3.2. Hierarchical Clustering of Canonical Pathways Enriched in Adenocarcinomas (ADCs) and Malignant Mesothelioma (MM)

The hierarchical clustering of canonical pathways enriched in the three ADCs (1.5 μm DWCNT-ADC, 7 μm DWCNT-ADC, and MWCNT-7-ADC) and the MWCNT-7-MM revealed two distinct molecular clusters (Figure 2 and Figure S1). The first major cluster consisted exclusively of MWCNT-7-MM, indicating a pathway profile distinct from those of the ADCs. The second major cluster included all three ADCs, which exhibited more uniform and distinct pathway activation patterns. Within this cluster, 7 μm DWCNT-ADC and MWCNT-7-ADC were grouped into the same subcluster, suggesting a high degree of similarity in their enriched pathways. In contrast, 1.5 μm DWCNT-ADC formed a separate branch within the ADC cluster, indicating modest molecular divergence, possibly influenced by differences in the CNT fiber length or structural characteristics of the agglomerates formed by the DWCNTs. The results of the comparative pathway analysis between ADCs and MM, along with their key characteristics, are described in the following section.

3.3. Comparative Pathway Analysis of Adenocarcinomas (ADCs) and Malignant Mesothelioma (MM)

3.3.1. Commonly Dysregulated Canonical Pathways in All MWCNT-Induced ADCs and MM

Canonical pathway analysis revealed a set of six canonical pathways consistently downregulated in all four cancer types: MWCNT-MM and ADCs induced by 1.5 μm DWCNT, 7 μm DWCNT, and MWCNT-7 (Table 1). These pathways represent common deregulation in both histological cancer subtypes, MM and ADC, induced by different types of MWCNTs.

3.3.2. Uniquely Dysregulated Canonical Pathways in MWCNT-7-Induced Malignant Mesothelioma (MM)

As shown in the hierarchical clustering analysis (Figure 2), MWCNT-7-MM exhibited a distinct molecular profile characterized by 26 uniquely upregulated and 11 uniquely downregulated canonical pathways that were not observed in any of the three ADCs (Table S3).
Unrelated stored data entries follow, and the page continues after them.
==> /design/flow/design.v <==
`timescale 1ns / 1ps
module Binary_Counter # (parameter x =3, n=6)(input clk, reset, en, updown, output [x-1:0] count);
reg [x-1:0] count;
always @ (posedge clk, posedge reset)
begin 
    if(reset == 1)
        count <= 0;
    else
    if (en == 1)
        if(updown)
            if (count== n-1) 
                count <=0;
            else 
                count <=count+1;
        else
             if (count== 0) 
                count <=n-1;
            else 
                count <=count-1;           
    else
        count <= count;
end 
endmodule
`timescale 1ns / 1ps
module ClockDivider #(parameter n = 50000000)(input clk, rst, en, output reg clk_out);
wire[31:0] count;
Binary_Counter #(32,n) counterMod(.clk(clk),.reset(rst), .en(en),.updown(1'b1), .count(count));
always @ (posedge clk, posedge rst)
begin
    if (rst)
        clk_out<=0;
    else if(count == n-1)
        clk_out<=~clk_out;
end
endmodule
==> /design/flow/run.sh <==
#!/bin/bash
# OpenROAD 26Q1-2900-gdf79404cd8, Yosys 0.63+post, stock flow scripts
make -C /OpenROAD-flow-scripts/flow DESIGN_CONFIG=/design/flow/config.mk WORK_HOME=/design/flow/orfs finish
==> /design/flow/config.mk <==
export PLATFORM = sky130hd
export DESIGN_NAME = ClockDivider
export DESIGN_NICKNAME = ClockDivider
export VERILOG_FILES = /design/flow/design.v
export SDC_FILE = /design/flow/constraint.sdc
export NUM_CORES = 4
export LEC_CHECK = 1
export CORE_UTILIZATION = 30
==> /design/flow/constraint.sdc <==
current_design ClockDivider

set clk_period 5.4
set clk_io_pct 0.2

create_clock -name clk0 -period $clk_period [get_ports {clk}]

set non_clock_inputs [all_inputs -no_clocks]
set_input_delay [expr $clk_period * $clk_io_pct] -clock clk0 $non_clock_inputs
set_output_delay [expr $clk_period * $clk_io_pct] -clock clk0 [all_outputs]
==> deck_impl_summary.md <==
Implementation Results

Logic synthesis
  – Top cells by count: 33 x dfrtp_1, 16 x nand2_1, 14 x nand4_1
  – Top-area cell share: 45.9%
  – Largest area contributor in the netlist: dfrtp_1
  – Asr flop ratio synth: 100%
  – Ys flop type: dfrtp_1
  – Post-synth EDFFs: 0
  – Cell Area, Synth: 0.00180 mm²
  – Ys flops: 33
  – Ys cells: 180
  – Post-synthesis chip area from yosys: 0.00180 mm²
  – Cell variety after synth: 37
  – Top cells by area: dfrtp_1 46%, xor2_1 5.8%, nand4_1 4.9%
  – Most frequent cell after synthesis: dfrtp_1
  – Synth Instances: 180
  – Post-synthesis sequential area ratio: 45.9%
  – Syn. warnings: 2
  – Avg Inst Size Synth: 10.0 µm²

Timing
  – Clock Skews: 0.00361 ns
  – Slew Viols, Final: 0
  – Post-route setup TNS: 0 ns
  – Fin worst setup slack: 2.47 ns
  – Unrepaired setup endpoints after global routing: no
  – Slew headroom: 66.5%
  – Final Cycle Share: 54.2%
  – WHS: 0.464 ns
  – Final hold vios: 0
  – Maximum clock frequency: 342 MHz
  – Slew at the pin with the worst max-slew slack: 0.501 ns
  – Final setup viols: 0
  – Final min period: 2.93 ns

Clock network
  – Cts repair resizes: 0
  – CTS Buf Count: 5
  – Sink Count: 33
  – CTS tree: done
  – H-tree Lvls: 2
  – Clock Latency Late Sink: 0.28 ns
  – Post-CTS setup buffers: 0
  – Clock Pin Slew Worst Setup and Hold Paths: 0.06 ns
  – CTS root buffer: clkbuf_8
  – Hold buffers post-CTS: 0
  – Longest Clk Path Bufs: 2

Power
  – Peak VDD IR: 175 µV
  – Logic pwr share: 13.2%
  – Clock share of power: 32.8%
  – Power share of the sequential group: 53.9%
  – Sw frac: 27.8%
  – Static leakage: 0.843 nW
  – Power Density: 278 mW/mm²
  – Sw power: 0.153 mW
  – P_int: 0.397 mW

Routing
  – DR WL/cell: 13.9 µm
  – Vias per std cell: 5.23
  – DRC: 0
  – Routed WL: 3580 µm
  – Via count: 1343
  – Drt first pass iters: 4
  – Detailed Route Iter0 Violations: 77
  – Antenna diodes: 0
  – Final ANT Viol Nets: 0

Worst setup path
  – CP Max Fanout: 14
  – Arr. time, crit path: 3.13 ns
  – Crit path kind: input port to flip-flop
  – CP Capture Type: flip-flop
  – Worst setup SP type: input port
  – Crit path DRT: 5.61 ns

Cells and area
  – Layout cells sized above 1: 8.65%
  – Area grow syn2layout: 9.73%
  – Layout fillers: 569

Global route
  – Largest net degree at the start of global routing: 34
  – Remaining global-route overflow: 0
  – First-pass GRT wire length: 6630 µm
  – Initial antenna violation count: 0
  – Number of global-route vias before repair: 1391
  – Overall Global Routing Usage: 13.5%

Placed design
  – Placer Congestion: 0.839
  – Pre-CTS WS: 2.21 ns
  – Hpwl dp: 2500 µm
  – Buffers added on ports: 3

Hold path
  – Hold Crit Class: flip-flop to flip-flop

Floorplanning
  – Die width: 79.5 µm
  – # IOs: 4
  – DIE HEIGHT: 79.5 µm
  – Fp util: 31.9%
  – Die ar.: 0.00632 mm²
  – Core Box Area: 0.00564 mm²
  – Row count: 27

Run
  – Max-cap viol count: 0
  – Total tool warning count: 25

Run status
  – Outcome: completed
==> worst max-delay path: stages <==
cell and delay, ns:
clkdlybuf4s50_1 0.78, nand4_1 0.31, or3_1 0.49, or3_1 0.33, a21oi_1 0.14
==> state kept, by name, indices dropped and copies added (netlist names) <==
| register | cells |
|---|---|
| counterMod.count | 32 |
| clk_out | 1 |
==> metal layers <==
layer	track usage (%)	part of all wire, %	up-vias
li1	-	-	686
met1	21.4	52	641
met2	19.9	43	11
met3	2.78	3.1	5
met4	1.82	1.7	0
met5	0	0	-
==> power groups by stage <==
stage     clock network (mW)  registers, mW  logic (mW)
4_1_cts                0.189          0.296      0.0735
6_report               0.181          0.297      0.0728
5_1_grt                0.203          0.302      0.0827
==> cells in the final DEF (no fill, tap or decap), types with 5 or more instances in the layout <==
cell / netlist / layout
nor2_1: 8 / 8
nand2_1: 16 / 16
xor2_1: 12 / 12
clkbuf_8: 0 / 6
or3_1: 5 / 5
a21oi_1: 5 / 5
dfrtp_1: 33 / 33
nand3_1: 10 / 10
and3_1: 7 / 7
xnor2_1: 10 / 10
nand4_1: 14 / 14
nor4_1: 11 / 10
==> cell families after synthesis <==
family / synth area share, %
xor+xnor: 10.7
fa+ha+maj: 0.695
compound gates: 6.53
simple gates: 32.5
buf+inv: 3.75
flops: 45.9
==> per-stage QoR <==
stage	instances	cell area, µm²	total power [mW]	utilization [%]
after global placement	250	1890	0.372	33.5
after CTS	257	1980	0.559	35.0
final	257	1980	0.550	35.0
after global routing	257	1980	0.588	35.0
after floorplan	180	1800	0.354	-
after detailed placement	250	1890	0.373	33.5
==> area by class of cell <==
type / count / area, µm² / area share, %
Clock buffer: 7 / 86.3 / 4.37
Inverter: 4 / 15.0 / 0.760
Multi-Input combinational cell: 136 / 913 / 46.2
Sequential cell: 33 / 826 / 41.8
Tap cell: 72 / 90.1 / 4.56
Timing Repair Buffer: 5 / 45.0 / 2.28
==> path summary, 6_finish.rpt <==
path / startpoint / end / slack (ns) / cells past startpoint
setup / recovery: en / counterMod.count[22]$_DFFE_PP0P_ / 2.47 / 5
max in group asynchronous: rst / counterMod.count[0]$_DFFE_PP0P_ / 3.92 / 3
hold / removal: counterMod.count[31]$_DFFE_PP0P_ / counterMod.count[31]$_DFFE_PP0P_ / 0.46 / 1
setup reg to reg: counterMod.count[0]$_DFFE_PP0P_ / counterMod.count[22]$_DFFE_PP0P_ / 3.47 / 5
hold reg to reg: counterMod.count[31]$_DFFE_PP0P_ / counterMod.count[31]$_DFFE_PP0P_ / 0.46 / 1
min in group asynchronous: rst / counterMod.count[8]$_DFFE_PP0P_ / 1.19 / 3
Power figures rest on the tool's default switching activity, not on a simulated workload.
--- flow/design.v ---
`timescale 1ns / 1ps
module AlarmMinHour(
    input clk_out_seconds, 
    input reset, 
    input Updown,  
    input alarm_count_hours,
    input alarm_count_min, 
    output  [3:0] alarm_minutes_units, 
    output  [2:0] alarm_minutes_tens,
    output  [3:0] alarm_hours_units,
    output  [1:0] alarm_hours_tens
    );
 wire[5:0] countMin;
 wire[4:0] counthours;
 Binary_Counter #(6,60) Minutes( clk_out_seconds, reset, alarm_count_min, Updown,countMin);
 Binary_Counter # (5, 24) Hours( clk_out_seconds, reset, alarm_count_hours , Updown, counthours);
 assign alarm_minutes_units = countMin % 10;
 assign alarm_minutes_tens = countMin / 10;
 assign alarm_hours_units = counthours % 10;
 assign alarm_hours_tens = counthours / 10;
endmodule
`timescale 1ns / 1ps
module Binary_Counter # (parameter x =3, n=6)(input clk, reset, en, updown, output [x-1:0] count);
reg [x-1:0] count;
always @ (posedge clk, posedge reset)
begin 
    if(reset == 1)
        count <= 0;
    else
    if (en == 1)
        if(updown)
            if (count== n-1) 
                count <=0;
            else 
                count <=count+1;
        else
             if (count== 0) 
                count <=n-1;
            else 
                count <=count-1;           
    else
        count <= count;
end 
endmodule
===== flow/config.mk =====
export PLATFORM = sky130hd
export DESIGN_NAME = MinHour
export DESIGN_NICKNAME = MinHour
export VERILOG_FILES = /design/flow/design.v
export SDC_FILE = /design/flow/constraint.sdc
export NUM_CORES = 4
export LEC_CHECK = 1
export CORE_UTILIZATION = 40

===== flow/constraint.sdc =====
current_design MinHour

set clk_period 2.5
set clk_io_pct 0.2

create_clock -name clk0 -period $clk_period [get_ports {clk_out_seconds}]

set non_clock_inputs [all_inputs -no_clocks]
set_input_delay [expr $clk_period * $clk_io_pct] -clock clk0 $non_clock_inputs
set_output_delay [expr $clk_period * $clk_io_pct] -clock clk0 [all_outputs]

===== flow/design.v =====
`timescale 1ns / 1ps
module Binary_Counter # (parameter x =3, n=6)(input clk, reset, en, updown, output [x-1:0] count);
reg [x-1:0] count;
always @ (posedge clk, posedge reset)
begin 
    if(reset == 1)
        count <= 0;
    else
    if (en == 1)
        if(updown)
            if (count== n-1) 
                count <=0;
            else 
                count <=count+1;
        else
             if (count== 0) 
                count <=n-1;
            else 
                count <=count-1;           
    else
        count <= count;
end 
endmodule
`timescale 1ns / 1ps
module MinHour(
    input clk_out_seconds, 
    input reset, 
    input enable_seconds,
    input Updown,  
    input count_hours,
    input count_min,
    output  [3:0] seconds_units, 
    output  [2:0] seconds_tens, 
    output  [3:0] minutes_units, 
    output  [2:0] minutes_tens,
    output  [3:0] hours_units,
    output  [1:0] hours_tens
    );
 wire[5:0] countsec;
 wire[5:0] countMin;
 wire[4:0] counthours;
 Binary_Counter #(6,60) Seconds( clk_out_seconds, reset, enable_seconds, Updown, countsec);
 Binary_Counter #(6,60) Minutes( clk_out_seconds, reset, enable_seconds ? (countsec == 59): count_min, Updown,countMin);
 Binary_Counter # (5, 24) Hours( clk_out_seconds, reset, enable_seconds ? (countMin == 59 & countsec == 59):count_hours , Updown, counthours);
 assign seconds_units = countsec % 10;
 assign seconds_tens = countsec  / 10;
 assign minutes_units = countMin % 10;
 assign minutes_tens = countMin / 10;
 assign hours_units = counthours % 10;
 assign hours_tens = counthours / 10;
endmodule

===== flow/run.sh =====
#!/bin/bash
# OpenROAD 26Q1-2900-gdf79404cd8, Yosys 0.63+post, stock flow scripts
make -C /OpenROAD-flow-scripts/flow DESIGN_CONFIG=/design/flow/config.mk WORK_HOME=/design/flow/orfs finish

==> out/results.tsv <==
metric	value	unit
status	finished, violations left	
violations	negative setup slack	
slew_headroom	53.4	%
synth-compound-area-share	34.6	%
drc	0	
grt_first_pass_wirelength	11900	um
cts-htree-levels	1	
met1_usage	34.4	%
synth-warning-count	2	
worst_slack	-0.890	ns
drt_iter0_markers	139	
cp-start-kind	register	
worst_slew_pin_slew	0.699	ns
die_area	0.00652	sq mm
via_count	2800	
antenna_left	0	
fmax	0.295	GHz
grt-ovfl-total	0	
fin_crit	3.39	ns
critPathArrivalTime	2.89	ns
internal_power	3.19	mW
num_antenna_cells	0	
met3_usage	1.85	%
edf_count	0	
post_synth.cell_area_avg	7.72	sq um
fin_setup_tns	-3.67	ns
synthToLayoutAreaGrowth	53.4	%
fp-utilization	41.6	%
max_cap_violations	0	
mux_share	3.38	%
rsz0062_at_grt	yes	
path_max_fanout	4	
cts-root-buf	clkbuf_8	
ys_sh_adder	14.5	%
die_height	80.7	um
finalCritPeriodShare	136	%
grt_usage	23.1	%
worstSetupPathType	register to output pin	
ys_top_logic_family	AND-OR/OR-AND gates	
cts_tree	done	
vdd.ir_drop.worst	0.968	mV
p_per_area	1470	mW/mm^2
numCtsBuffers	3	
pwr-share-seq	9.1	%
grt_max_degree	19	
slew_viol_final	0	
hold_viol	0	
pwr-share-clk	3.8	%
clk_pin_slew	0.07	ns
coreArea	0.00596	sq mm
wl	6880	um
viasPerCell	5.60	
finalClockSkew	0.00443	ns
synth.distinct_cells	66	
use_met2	38.1	%
flop_cell	dfrtp_1	
pin_count	26	
portBuffers	25	
clkSinkCount	17	
ys.flops	17	
grt-busiest-layer	met2	
hpwl	4740	um
tool_warnings	45	
xor_area_share	2.47	%
combPwrFrac	87.1	%
async_flop_share	100	%
ys_seq_share	17.2	%
fp.dieW	80.7	um
synth_stat.cells	321	
swShare	42.7	%
worst_setup_path_end_kind	output pin	
clock_latency	0.26	ns
drtPass1Iterations	4	
num_rows	28	
gp_congestion	0.921	
grt_pass1_vias	2590	
power_switching	2.38	mW
grt_antenna_before_repair	0	
synth.cell_area	0.00248	sq mm
setup_viol	10	
total_power	5.58	mW
hp-class	register to register	
synthCells	321	
fillers	489	
simple_gate_area_share	19.3	%
yosys.stat.chipArea	0.00248	sq mm
clock_path_buffers	2	
leakage	1.68	nW
drt-wirelength-per-cell	13.8	um
layout-drive-gt1-share	39.3	%
cp.required	2.00	ns
-- registers in the layout, indices dropped and copies added, names as in the netlist --
register       cells
Minutes.count      6
Seconds.count      6
Hours.count        5
-- area by class of cell --
cell class,instances,area [sq um],share of cell area [%]
tap,75,93.8,2.47
clock inverter,1,5.00,0.132
sequential,17,425,11.2
multi-input combinational,257,2150,56.6
timing repair buffer,121,981,25.8
inverter,26,105,2.76
clock buffer,3,41.3,1.09
-- worst max-delay path: stages (launching register included) --
cell and delay, ns:
dfrtp_1 0.40, inv_4 0.05, ha_4 0.15, or2_1 0.24
ha_1 0.27, nand2b_4 0.15, o21ai_4 0.15, and3_4 0.21
a21oi_4 0.04, ha_4 0.17, or4_1 0.50, nand3_1 0.09
a32o_1 0.13, buf_2 0.09
-- kinds of logic after synthesis --
group                    Yosys count
flip-flops                        17
buffers and inverters             47
adder cells (fa/ha/maj)           29
XOR/XNOR                           7
multiplexers                       7
AND-OR/OR-AND                    125
AND/OR/NAND/NOR                   89
-- stage by stage --
step                setup slack (ns)  instance area [sq um]  utilization, %  hold WS, ns  instances
CTS                           -0.903                   3780            63.4        0.646        500
floorplan                     -0.584                   2550               -        0.426        321
global placement              -0.940                   3300            55.4        0.618        471
detailed placement            -0.992                   3300            55.4        0.631        471
global route                   -1.00                   3800            63.8        0.687        500
finish                        -0.890                   3800            63.8        0.634        500
-- power by group through the flow --
stage,Clock [mW],Sequential [mW],Combinational [mW]
4_1_cts,0.221,0.504,4.76
5_1_grt,0.234,0.526,5.35
6_report,0.213,0.507,4.86
-- Yosys cell counts (all sizes together) (3+ instances only) --
master	count	area (sq um)
clkbuf	7	26.3
a211o	5	43.8
nand4	6	37.5
a21o	5	37.5
nand3	8	40.0
o22a	3	26.3
a211oi	4	30.0
a311oi	3	26.3
nor3	6	41.3
nand2	16	60.1
a32o	3	30.0
nor2b	6	37.5
and2	4	25.0
o22ai	3	18.8
xnor2	6	52.6
nor2	21	78.8
a31oi	7	50.1
and3	3	18.8
ha	28	350
o21ai	31	155
a21oi	24	120
o31ai	6	45.0
mux2i	5	50.1
nand2b	6	37.5
dfrtp	17	425
o21a	4	30.0
inv	25	93.8
buf	14	86.3
o211ai	5	37.5
-- placed cells by master (no fill, tap or decap), drive strengths merged, types with 3 or more instances in the layout --
| cell | n |
|---|---|
| a31oi | 7 |
| a211oi | 4 |
| buf | 105 |
| nand2b | 6 |
| a21oi | 24 |
| clkdlybuf4s50 | 13 |
| and2 | 4 |
| o21ai | 31 |
| nand4 | 6 |
| a21o | 5 |
| nor2b | 6 |
| o22a | 3 |
| o31ai | 6 |
| a211o | 5 |
| xnor2 | 6 |
| and3 | 3 |
| o21a | 4 |
| a32o | 3 |
| o22ai | 3 |
| dfrtp | 17 |
| clkbuf | 5 |
| nand2 | 16 |
| nand3 | 8 |
| ha | 28 |
| nor2 | 21 |
| a311oi | 3 |
| mux2i | 5 |
| o211ai | 5 |
| nor3 | 6 |
| inv | 25 |
-- final timing paths --
path                                       start                to  slack (ns)  cells past startpoint
worst min-delay path            Seconds.count[0]  Seconds.count[0]        0.63                      2
worst min register to register  Seconds.count[0]  Seconds.count[0]        0.63                      2
worst max register to register  Seconds.count[2]    Hours.count[0]        0.34                      7
worst max-delay path            Minutes.count[4]  minutes_units[3]       -0.89                     13
max in group asynchronous                  reset  Minutes.count[5]        1.41                      2
min in group asynchronous                  reset  Minutes.count[4]        0.65                      2
-- per-layer routing --
| layer | wire length [um] | vias to the layer above |
|---|---|---|
| li1 | - | 1416 |
| met1 | 3330 | 1314 |
| met2 | 3220 | 66 |
| met3 | 297 | 4 |
| met4 | 36 | 0 |
| met5 | 0 | - |
-- repair_timing --
action	4_1_cts	5_1_grt
pin swaps	42	22
hold buffers	0	0
gates resized	93	14
gates cloned	0	0
setup endpoints to repair	14	15
setup buffers	25	2
Power and IR drop assume default switching activity.
**/design/flow/design.v**
```verilog
module encoder_8to3(
    input [7:0] data,
    output reg [2:0] code
);
always @ (data)
begin
    case(data)
    8'h01 : code = 3'b000;
    8'h02 : code = 3'b001;
    8'h04 : code = 3'b010;
    8'h08 : code = 3'b011;
    8'h10 : code = 3'b100;
    8'h20 : code = 3'b101;
    8'h40 : code = 3'b110;
    8'h80 : code = 3'b111;
    default: code = 3'bx;
    endcase
end
endmodule
```
**/design/flow/run.sh**
```bash
#!/bin/bash
# OpenROAD 26Q1-2900-gdf79404cd8, Yosys 0.63+post, stock flow scripts
make -C /OpenROAD-flow-scripts/flow DESIGN_CONFIG=/design/flow/config.mk WORK_HOME=/design/flow/orfs finish
```
**/design/flow/config.mk**
```make
export PLATFORM = sky130hd
export DESIGN_NAME = encoder_8to3
export DESIGN_NICKNAME = encoder_8to3
export VERILOG_FILES = /design/flow/design.v
export SDC_FILE = /design/flow/constraint.sdc
export NUM_CORES = 4
export LEC_CHECK = 1
export CORE_AREA = 10 10 70 70
export DIE_AREA = 0 0 80 80
```
**/design/flow/constraint.sdc**
```tcl
current_design encoder_8to3

set clk_period 1.4
set clk_io_pct 0.2

create_clock -name clk0 -period $clk_period

set non_clock_inputs [all_inputs -no_clocks]
set_input_delay [expr $clk_period * $clk_io_pct] -clock clk0 $non_clock_inputs
set_output_delay [expr $clk_period * $clk_io_pct] -clock clk0 [all_outputs]
```
==> notes.md <==
run metrics: P&R area growth vs syn 244%, wire length on met3 approximately 20 um, status completed, XOR/XNOR Area Share 12.2%, setup violators final 0, clock share of power 0%, antenna diode count 0, Rows 21, area fraction in compound gates 16.5%, switching power 54.3 uW, Peak VDD IR 0.101 mV, Cell Type Count 11, clkbuf count 0, flop count 0, crit start category primary input, Top non-seq family simple AND/OR/NAND/NOR gates, Die Ht 80 um, Logic pwr share 100.0%, cells after synthesis 19, core box area ~3400 um^2, Post-Route Setup TNS 0 ps, power share of the sequential group 0%, DRT met1 WL 503 um, WL met2 315 um, Sequential cell area 0 um^2, crit path time final ~1400 ps, Die W around 80 um, slew margin rel. 85.6%, hold_sp data[3], part of the cycle the worst path needs 99.1%, Via Count 240, Top Metal Used met3, Synth Warn # 1, layout cells sized above 1 97.2%, crit path DAT roughly 1100 ps, drt first-iter violations 5, Log Warnings 34, grt ovf 0, mux share 0%, RSZ-0062 raised after global routing yes, Slew Limit Fails 0, Data required, critical path 1120 ps, Wirelength per Cell 10.2 um, routability cong. 0.803, hold_buf cts 0, Critical Path Fanout Max 5, largest net degree at the start of global routing 7, io pins 11, Switching Share 45.1%, Fillers 397, Mapped Area approximately 140 um^2, actual slew at the worst max-slew pin 214 ps, Max Fclk roughly 0.7 GHz, MaxCap Viol Count 0, Post-Synth Adder-Cell Area 0%, P_int 66.0 uW, Leak roughly 0.17 nW, worst hold path type primary input to output port, ys cells 19, hold path depth 4, Finished Layout Cells 82, DR vias/cell 2.93, register area share after synthesis 0%, DRT Wirelength 839 um, final hold vios 0, Global Route Usage Sum around 2.4%, die area 6400 um^2, DP Wirelength between 500 and 600 um, # port buffers 11, crit end category output port, Util after Layout 14.5%, DR DRC count 0, Yosys chip area roughly 140 um^2, Pwr per Cell Area 243 nW/um^2, post-route ant nets 0, Hold EP code[2], synthesized area per cell 7.57 um^2, Setup Crit Path Kind primary input to output port, first-pass GRT wire length 1.28 mm, Post-Place Cells 80, Initial Util 4.21%, vias in the first global route roughly 260, Synth Area in Simple Gates 67.8%, antenna violations before repair 0, DR pass1 iterations 2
The upregulated pathways were predominantly associated with extracellular matrix (ECM) remodeling, fibrosis, and structural reorganization, including extracellular matrix organization, collagen biosynthesis and modifying enzymes, collagen degradation, collagen chain trimerization, actin cytoskeleton signaling, and pulmonary fibrosis idiopathic signaling. These changes indicate a strong fibrotic and ECM-driven tumor phenotype.
In contrast, the downregulated pathways included the Th1 pathway, neutrophil degranulation, neutrophil extracellular trap signaling, and surfactant metabolism, suggesting the suppression of innate immune function and lung-specific physiological responses. Collectively, these uniquely deregulated pathways highlight the fibrotic, immunosuppressive nature of MM and support the notion that MWCNT-induced mesothelioma arises through distinct biological mechanisms compared to MWCNT-induced adenocarcinomas.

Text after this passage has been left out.